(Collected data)
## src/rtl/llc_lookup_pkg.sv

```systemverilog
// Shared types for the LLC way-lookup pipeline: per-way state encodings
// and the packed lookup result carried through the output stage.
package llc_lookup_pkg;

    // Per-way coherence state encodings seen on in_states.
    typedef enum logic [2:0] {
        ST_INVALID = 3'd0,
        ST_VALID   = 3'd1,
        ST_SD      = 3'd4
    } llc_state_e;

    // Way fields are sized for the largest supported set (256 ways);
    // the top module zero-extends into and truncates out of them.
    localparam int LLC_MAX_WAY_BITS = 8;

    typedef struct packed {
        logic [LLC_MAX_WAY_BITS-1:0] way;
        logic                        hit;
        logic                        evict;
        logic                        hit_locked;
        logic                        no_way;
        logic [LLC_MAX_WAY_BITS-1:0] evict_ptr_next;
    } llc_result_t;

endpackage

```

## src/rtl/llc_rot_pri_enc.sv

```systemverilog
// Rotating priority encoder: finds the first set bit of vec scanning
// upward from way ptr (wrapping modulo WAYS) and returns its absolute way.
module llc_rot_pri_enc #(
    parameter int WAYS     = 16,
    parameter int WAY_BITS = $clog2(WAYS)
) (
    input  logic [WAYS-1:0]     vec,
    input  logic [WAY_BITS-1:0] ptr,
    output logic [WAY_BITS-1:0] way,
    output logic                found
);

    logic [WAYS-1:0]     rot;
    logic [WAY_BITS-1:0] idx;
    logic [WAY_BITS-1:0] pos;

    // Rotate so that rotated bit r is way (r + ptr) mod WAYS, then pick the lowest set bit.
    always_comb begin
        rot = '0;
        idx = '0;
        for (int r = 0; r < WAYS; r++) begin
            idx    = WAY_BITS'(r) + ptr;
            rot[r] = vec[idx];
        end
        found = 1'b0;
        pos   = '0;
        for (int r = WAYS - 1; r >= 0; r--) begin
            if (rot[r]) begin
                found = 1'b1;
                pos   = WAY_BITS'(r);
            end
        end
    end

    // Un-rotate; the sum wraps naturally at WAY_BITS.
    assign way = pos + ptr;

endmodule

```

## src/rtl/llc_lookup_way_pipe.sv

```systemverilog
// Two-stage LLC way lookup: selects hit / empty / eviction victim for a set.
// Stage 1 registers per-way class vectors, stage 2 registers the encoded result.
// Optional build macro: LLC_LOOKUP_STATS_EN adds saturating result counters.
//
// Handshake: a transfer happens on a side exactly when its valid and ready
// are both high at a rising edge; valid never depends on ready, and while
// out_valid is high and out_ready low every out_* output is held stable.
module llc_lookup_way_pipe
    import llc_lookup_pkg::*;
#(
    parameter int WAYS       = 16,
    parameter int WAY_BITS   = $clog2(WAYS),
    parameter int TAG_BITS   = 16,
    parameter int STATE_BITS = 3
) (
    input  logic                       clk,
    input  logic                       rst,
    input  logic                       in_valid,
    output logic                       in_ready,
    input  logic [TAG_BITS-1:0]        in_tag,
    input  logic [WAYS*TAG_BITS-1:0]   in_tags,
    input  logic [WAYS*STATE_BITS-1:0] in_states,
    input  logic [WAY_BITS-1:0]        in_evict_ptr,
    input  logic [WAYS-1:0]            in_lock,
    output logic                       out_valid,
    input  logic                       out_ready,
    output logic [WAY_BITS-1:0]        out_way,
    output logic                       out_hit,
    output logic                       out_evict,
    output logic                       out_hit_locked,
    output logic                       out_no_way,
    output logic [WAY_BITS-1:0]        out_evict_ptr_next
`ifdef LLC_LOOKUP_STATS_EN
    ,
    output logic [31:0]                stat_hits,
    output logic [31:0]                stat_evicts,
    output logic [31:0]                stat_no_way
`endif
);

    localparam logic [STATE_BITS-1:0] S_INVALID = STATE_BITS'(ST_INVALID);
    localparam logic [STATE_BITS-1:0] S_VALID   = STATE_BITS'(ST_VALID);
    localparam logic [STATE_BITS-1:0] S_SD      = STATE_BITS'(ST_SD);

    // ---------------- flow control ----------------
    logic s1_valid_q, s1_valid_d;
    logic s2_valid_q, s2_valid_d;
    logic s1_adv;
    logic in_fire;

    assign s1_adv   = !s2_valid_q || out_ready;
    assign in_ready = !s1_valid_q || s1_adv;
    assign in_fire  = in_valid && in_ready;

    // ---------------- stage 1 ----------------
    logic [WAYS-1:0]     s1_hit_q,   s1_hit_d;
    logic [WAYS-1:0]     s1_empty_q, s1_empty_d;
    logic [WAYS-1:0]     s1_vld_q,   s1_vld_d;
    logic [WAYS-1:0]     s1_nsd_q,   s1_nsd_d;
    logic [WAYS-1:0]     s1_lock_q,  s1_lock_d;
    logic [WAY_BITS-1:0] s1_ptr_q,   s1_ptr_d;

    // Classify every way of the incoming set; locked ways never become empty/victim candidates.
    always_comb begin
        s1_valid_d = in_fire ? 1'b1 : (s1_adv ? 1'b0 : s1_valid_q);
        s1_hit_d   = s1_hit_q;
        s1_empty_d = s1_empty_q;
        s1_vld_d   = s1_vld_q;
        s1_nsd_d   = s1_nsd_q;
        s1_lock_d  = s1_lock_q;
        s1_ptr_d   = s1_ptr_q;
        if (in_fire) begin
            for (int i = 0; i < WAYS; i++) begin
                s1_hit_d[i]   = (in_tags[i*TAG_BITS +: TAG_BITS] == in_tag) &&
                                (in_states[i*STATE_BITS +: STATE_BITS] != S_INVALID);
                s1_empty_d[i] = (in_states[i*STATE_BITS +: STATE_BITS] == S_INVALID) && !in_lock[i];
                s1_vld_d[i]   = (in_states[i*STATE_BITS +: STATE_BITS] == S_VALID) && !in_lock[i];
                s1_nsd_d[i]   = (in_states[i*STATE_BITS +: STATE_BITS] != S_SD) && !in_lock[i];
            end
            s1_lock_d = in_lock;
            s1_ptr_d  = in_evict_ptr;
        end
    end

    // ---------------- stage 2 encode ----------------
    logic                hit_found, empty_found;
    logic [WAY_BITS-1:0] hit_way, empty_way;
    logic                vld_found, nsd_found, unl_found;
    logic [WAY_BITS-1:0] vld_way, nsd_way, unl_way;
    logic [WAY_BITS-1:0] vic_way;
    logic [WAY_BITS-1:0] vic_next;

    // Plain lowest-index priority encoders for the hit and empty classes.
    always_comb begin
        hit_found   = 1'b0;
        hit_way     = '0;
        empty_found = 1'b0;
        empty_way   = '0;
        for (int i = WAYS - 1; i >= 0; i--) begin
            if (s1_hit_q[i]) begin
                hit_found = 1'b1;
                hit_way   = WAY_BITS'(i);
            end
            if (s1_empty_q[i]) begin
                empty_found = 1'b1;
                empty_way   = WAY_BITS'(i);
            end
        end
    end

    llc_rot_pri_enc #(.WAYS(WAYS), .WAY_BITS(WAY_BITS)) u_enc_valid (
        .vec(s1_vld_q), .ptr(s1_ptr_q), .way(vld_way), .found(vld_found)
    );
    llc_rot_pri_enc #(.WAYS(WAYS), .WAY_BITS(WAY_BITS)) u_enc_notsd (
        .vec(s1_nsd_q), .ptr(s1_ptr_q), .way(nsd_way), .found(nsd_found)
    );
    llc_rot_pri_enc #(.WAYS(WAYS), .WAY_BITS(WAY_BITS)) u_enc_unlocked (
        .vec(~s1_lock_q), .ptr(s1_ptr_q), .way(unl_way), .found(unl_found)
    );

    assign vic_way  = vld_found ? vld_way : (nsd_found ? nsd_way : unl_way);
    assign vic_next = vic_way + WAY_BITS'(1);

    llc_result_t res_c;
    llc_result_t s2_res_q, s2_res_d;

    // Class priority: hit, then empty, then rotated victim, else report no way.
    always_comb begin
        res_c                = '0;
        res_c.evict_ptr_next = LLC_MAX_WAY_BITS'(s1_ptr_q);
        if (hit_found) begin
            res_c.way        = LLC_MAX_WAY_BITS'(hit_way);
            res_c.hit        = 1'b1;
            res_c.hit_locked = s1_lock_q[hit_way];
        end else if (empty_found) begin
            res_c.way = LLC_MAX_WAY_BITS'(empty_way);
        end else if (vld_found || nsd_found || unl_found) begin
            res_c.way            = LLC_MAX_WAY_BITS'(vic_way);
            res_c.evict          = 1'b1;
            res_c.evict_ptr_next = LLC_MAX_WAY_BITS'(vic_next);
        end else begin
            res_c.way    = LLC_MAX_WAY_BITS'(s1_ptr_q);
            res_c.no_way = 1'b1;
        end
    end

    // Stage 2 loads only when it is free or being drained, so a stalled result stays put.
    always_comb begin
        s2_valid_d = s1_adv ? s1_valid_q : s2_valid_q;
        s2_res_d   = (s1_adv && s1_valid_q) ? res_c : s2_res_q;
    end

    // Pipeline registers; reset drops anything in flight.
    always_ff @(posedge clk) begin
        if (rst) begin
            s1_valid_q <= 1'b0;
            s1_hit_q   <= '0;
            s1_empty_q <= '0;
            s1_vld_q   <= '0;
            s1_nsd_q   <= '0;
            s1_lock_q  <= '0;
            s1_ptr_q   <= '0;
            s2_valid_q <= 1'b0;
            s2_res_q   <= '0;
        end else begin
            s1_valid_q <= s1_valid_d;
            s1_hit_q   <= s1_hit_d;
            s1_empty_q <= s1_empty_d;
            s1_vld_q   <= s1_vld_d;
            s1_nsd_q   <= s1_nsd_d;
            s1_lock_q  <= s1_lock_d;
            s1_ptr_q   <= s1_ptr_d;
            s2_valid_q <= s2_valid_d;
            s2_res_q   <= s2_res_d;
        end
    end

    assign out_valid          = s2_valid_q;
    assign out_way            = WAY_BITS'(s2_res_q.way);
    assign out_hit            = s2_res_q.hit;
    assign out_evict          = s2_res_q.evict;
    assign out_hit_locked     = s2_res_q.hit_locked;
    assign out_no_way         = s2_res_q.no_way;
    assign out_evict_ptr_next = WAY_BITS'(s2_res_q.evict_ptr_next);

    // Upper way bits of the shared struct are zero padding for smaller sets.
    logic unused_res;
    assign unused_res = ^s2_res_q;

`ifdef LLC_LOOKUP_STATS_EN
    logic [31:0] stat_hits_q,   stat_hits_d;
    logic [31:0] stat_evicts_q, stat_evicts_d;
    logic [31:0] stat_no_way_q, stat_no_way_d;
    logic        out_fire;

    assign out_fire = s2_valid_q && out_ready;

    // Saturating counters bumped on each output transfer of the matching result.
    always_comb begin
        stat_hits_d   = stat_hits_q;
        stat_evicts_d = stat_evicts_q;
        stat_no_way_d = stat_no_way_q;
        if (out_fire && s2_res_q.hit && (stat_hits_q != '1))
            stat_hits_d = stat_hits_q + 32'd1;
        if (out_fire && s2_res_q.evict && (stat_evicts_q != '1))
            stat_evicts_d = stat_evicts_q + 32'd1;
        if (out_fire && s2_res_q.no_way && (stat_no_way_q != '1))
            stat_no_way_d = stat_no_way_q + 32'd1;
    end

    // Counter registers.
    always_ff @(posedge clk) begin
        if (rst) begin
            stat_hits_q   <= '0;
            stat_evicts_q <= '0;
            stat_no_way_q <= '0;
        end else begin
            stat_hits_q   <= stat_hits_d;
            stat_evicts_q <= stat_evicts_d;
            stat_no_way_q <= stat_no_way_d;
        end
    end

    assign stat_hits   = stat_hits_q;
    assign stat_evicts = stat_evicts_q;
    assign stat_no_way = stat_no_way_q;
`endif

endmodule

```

==

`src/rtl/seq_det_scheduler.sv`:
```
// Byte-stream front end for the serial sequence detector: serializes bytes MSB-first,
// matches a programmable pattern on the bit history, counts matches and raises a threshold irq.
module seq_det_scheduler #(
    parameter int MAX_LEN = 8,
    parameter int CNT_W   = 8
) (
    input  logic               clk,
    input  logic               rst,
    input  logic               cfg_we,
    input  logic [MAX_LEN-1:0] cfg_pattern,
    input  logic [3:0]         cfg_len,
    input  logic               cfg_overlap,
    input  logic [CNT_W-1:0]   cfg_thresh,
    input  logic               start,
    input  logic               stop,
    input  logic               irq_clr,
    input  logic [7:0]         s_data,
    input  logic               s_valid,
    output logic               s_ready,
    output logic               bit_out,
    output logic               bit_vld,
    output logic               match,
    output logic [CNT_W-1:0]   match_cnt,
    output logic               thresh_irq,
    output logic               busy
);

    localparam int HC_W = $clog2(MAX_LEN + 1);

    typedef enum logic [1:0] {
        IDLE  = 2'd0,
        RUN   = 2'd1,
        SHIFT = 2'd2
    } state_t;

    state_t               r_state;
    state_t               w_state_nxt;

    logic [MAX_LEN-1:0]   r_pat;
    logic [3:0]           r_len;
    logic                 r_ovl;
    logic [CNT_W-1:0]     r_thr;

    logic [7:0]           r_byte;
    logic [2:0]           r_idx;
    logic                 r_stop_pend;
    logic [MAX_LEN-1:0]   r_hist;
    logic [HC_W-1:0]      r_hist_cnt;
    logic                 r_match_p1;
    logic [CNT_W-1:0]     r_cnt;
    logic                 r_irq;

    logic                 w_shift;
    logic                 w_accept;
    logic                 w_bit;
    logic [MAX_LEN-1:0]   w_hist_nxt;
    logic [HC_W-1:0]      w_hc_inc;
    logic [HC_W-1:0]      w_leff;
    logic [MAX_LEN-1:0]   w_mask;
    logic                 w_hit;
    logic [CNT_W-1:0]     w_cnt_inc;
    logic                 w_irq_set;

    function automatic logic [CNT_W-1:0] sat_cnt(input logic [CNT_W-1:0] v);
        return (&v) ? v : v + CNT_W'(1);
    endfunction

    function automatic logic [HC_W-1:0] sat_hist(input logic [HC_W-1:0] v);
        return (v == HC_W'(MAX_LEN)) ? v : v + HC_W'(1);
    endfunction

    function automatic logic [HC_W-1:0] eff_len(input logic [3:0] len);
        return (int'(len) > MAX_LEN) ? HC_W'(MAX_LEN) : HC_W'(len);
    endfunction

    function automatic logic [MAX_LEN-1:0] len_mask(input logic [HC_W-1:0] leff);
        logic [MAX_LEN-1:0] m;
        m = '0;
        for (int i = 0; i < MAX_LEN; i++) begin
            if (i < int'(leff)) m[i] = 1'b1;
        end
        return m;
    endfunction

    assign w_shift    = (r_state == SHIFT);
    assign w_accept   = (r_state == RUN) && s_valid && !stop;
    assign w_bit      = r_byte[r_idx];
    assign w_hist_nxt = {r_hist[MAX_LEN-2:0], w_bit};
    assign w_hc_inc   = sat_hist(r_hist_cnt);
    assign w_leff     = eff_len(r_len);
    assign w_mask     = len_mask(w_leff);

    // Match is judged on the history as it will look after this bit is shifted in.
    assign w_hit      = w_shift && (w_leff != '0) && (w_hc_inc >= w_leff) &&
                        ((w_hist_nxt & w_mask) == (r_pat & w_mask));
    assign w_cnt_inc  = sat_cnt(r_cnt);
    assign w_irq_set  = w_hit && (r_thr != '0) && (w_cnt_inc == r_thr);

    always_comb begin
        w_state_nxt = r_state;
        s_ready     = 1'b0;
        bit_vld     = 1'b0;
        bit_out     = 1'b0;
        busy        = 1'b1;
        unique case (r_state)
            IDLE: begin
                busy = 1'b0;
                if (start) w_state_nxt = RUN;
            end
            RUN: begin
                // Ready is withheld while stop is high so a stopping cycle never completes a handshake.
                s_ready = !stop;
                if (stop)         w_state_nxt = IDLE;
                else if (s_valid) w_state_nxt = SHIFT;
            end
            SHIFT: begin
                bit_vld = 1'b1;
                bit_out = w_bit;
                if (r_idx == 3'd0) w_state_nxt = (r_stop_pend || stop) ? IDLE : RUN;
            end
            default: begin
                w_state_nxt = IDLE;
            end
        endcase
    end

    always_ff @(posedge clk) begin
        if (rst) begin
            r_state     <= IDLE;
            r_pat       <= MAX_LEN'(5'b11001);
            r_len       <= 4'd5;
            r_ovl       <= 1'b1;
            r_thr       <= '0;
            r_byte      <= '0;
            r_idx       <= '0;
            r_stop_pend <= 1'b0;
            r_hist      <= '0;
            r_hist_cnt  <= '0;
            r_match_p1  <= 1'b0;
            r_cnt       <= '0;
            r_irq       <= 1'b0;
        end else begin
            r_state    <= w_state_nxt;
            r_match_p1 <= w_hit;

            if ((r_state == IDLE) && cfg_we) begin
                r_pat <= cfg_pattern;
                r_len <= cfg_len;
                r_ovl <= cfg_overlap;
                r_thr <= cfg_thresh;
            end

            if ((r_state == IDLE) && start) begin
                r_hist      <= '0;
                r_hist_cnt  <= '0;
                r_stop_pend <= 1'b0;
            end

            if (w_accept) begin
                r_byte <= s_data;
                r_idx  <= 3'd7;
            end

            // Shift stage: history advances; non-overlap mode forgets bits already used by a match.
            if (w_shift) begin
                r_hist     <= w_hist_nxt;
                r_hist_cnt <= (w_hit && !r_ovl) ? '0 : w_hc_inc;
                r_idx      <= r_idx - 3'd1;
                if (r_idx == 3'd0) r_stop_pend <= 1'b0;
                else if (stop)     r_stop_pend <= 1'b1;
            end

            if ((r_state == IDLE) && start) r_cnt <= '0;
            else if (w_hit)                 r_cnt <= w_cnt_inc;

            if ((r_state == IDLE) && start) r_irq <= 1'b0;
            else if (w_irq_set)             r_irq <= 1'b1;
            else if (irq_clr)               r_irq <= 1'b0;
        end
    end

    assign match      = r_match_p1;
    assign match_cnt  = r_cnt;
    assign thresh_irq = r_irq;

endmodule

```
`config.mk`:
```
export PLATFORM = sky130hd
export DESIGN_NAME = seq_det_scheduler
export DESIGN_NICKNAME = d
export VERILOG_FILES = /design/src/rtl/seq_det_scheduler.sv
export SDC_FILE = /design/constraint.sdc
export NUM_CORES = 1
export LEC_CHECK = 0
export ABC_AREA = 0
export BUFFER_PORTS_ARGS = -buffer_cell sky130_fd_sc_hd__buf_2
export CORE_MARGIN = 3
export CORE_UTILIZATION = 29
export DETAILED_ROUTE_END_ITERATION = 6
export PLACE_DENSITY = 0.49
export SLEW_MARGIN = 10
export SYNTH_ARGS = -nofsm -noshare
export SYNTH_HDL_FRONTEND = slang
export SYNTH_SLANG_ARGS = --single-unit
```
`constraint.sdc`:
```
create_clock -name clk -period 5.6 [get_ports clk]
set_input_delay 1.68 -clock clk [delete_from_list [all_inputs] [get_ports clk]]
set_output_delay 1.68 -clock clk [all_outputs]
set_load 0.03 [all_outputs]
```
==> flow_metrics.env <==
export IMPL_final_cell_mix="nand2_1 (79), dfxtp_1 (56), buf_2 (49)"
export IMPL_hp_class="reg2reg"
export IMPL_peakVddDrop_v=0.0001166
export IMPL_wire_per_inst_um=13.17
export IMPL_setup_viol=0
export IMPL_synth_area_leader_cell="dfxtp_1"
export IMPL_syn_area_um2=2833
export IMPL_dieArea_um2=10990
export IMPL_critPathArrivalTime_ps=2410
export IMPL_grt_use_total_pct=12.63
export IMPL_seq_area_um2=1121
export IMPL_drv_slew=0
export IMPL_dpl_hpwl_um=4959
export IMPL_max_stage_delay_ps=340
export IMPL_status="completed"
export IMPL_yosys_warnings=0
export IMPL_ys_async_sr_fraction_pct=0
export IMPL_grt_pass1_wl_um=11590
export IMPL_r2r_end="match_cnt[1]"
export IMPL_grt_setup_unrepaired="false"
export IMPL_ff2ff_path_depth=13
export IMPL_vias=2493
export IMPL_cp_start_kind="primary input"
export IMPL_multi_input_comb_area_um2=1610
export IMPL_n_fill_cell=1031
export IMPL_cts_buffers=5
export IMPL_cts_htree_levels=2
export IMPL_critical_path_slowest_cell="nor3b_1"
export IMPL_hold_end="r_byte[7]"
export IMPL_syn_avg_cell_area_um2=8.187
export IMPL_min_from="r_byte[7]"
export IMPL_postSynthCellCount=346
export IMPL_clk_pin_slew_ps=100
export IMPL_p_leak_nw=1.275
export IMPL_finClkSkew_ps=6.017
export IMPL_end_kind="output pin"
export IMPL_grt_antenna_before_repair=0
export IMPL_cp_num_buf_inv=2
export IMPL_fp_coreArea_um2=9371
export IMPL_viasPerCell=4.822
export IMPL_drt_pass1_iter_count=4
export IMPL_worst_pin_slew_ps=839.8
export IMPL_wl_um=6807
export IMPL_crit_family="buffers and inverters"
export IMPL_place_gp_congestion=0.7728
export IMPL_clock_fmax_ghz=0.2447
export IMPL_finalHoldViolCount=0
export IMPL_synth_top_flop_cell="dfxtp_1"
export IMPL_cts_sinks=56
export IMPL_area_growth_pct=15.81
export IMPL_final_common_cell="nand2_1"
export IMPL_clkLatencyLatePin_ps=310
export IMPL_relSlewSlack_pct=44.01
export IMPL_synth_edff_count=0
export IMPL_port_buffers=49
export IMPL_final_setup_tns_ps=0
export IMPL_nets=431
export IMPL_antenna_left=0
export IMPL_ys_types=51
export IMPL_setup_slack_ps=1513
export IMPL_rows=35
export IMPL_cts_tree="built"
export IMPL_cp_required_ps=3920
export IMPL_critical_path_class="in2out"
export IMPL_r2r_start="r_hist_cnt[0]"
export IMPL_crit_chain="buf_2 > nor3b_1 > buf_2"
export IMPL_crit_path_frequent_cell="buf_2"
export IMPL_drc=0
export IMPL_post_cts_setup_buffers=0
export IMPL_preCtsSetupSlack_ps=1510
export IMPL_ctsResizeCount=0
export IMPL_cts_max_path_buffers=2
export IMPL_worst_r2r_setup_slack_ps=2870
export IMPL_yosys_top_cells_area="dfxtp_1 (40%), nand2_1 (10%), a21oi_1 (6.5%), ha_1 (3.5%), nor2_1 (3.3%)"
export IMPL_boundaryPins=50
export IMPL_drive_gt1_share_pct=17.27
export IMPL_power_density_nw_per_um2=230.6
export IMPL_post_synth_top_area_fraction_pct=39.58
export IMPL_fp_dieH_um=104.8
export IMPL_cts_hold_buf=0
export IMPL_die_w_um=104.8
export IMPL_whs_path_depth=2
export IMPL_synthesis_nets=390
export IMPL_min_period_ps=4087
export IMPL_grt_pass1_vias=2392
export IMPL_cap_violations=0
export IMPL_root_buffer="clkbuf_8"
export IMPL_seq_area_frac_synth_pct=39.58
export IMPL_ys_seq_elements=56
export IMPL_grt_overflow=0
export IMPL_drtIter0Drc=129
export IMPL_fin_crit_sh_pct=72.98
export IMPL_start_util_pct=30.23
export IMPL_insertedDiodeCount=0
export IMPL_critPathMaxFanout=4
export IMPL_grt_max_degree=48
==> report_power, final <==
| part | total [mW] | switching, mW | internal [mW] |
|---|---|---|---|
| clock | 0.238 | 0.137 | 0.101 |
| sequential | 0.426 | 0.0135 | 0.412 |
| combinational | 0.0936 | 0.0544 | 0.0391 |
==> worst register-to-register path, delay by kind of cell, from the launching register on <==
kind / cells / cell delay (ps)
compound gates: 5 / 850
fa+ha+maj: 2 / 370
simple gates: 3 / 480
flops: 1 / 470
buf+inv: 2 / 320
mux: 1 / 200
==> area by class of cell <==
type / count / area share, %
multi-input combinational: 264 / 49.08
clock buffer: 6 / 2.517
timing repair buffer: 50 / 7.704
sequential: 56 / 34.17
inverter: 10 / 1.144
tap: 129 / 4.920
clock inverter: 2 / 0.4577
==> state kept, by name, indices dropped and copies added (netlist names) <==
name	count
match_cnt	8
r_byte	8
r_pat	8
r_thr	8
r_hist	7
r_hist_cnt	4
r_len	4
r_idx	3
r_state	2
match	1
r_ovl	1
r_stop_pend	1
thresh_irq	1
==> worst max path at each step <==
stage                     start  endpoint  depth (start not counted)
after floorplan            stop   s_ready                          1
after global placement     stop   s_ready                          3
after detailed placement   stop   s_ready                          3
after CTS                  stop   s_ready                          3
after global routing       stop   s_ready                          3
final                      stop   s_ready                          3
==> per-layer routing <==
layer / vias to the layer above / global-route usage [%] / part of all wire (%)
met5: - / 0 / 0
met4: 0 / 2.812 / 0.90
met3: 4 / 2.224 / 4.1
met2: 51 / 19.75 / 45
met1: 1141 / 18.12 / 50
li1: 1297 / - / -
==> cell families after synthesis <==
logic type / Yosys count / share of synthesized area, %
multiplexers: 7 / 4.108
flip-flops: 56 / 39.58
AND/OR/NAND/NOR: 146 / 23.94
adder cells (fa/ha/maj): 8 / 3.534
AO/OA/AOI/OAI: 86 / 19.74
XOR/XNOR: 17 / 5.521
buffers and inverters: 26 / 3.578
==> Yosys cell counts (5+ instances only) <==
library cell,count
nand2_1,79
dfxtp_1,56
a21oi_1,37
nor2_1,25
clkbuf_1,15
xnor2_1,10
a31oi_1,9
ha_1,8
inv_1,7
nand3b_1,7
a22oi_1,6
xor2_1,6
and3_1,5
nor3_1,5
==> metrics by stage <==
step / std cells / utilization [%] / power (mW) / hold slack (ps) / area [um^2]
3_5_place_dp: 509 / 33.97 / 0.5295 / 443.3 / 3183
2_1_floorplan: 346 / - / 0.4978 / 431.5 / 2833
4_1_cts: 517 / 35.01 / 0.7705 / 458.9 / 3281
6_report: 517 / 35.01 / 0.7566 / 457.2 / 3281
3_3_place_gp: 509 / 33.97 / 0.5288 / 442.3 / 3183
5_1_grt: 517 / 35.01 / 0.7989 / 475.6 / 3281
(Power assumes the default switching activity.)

WHAT IS BEING ASKED:
Give only a number, the count of lines above that include the string "high".

RESPONSE:
3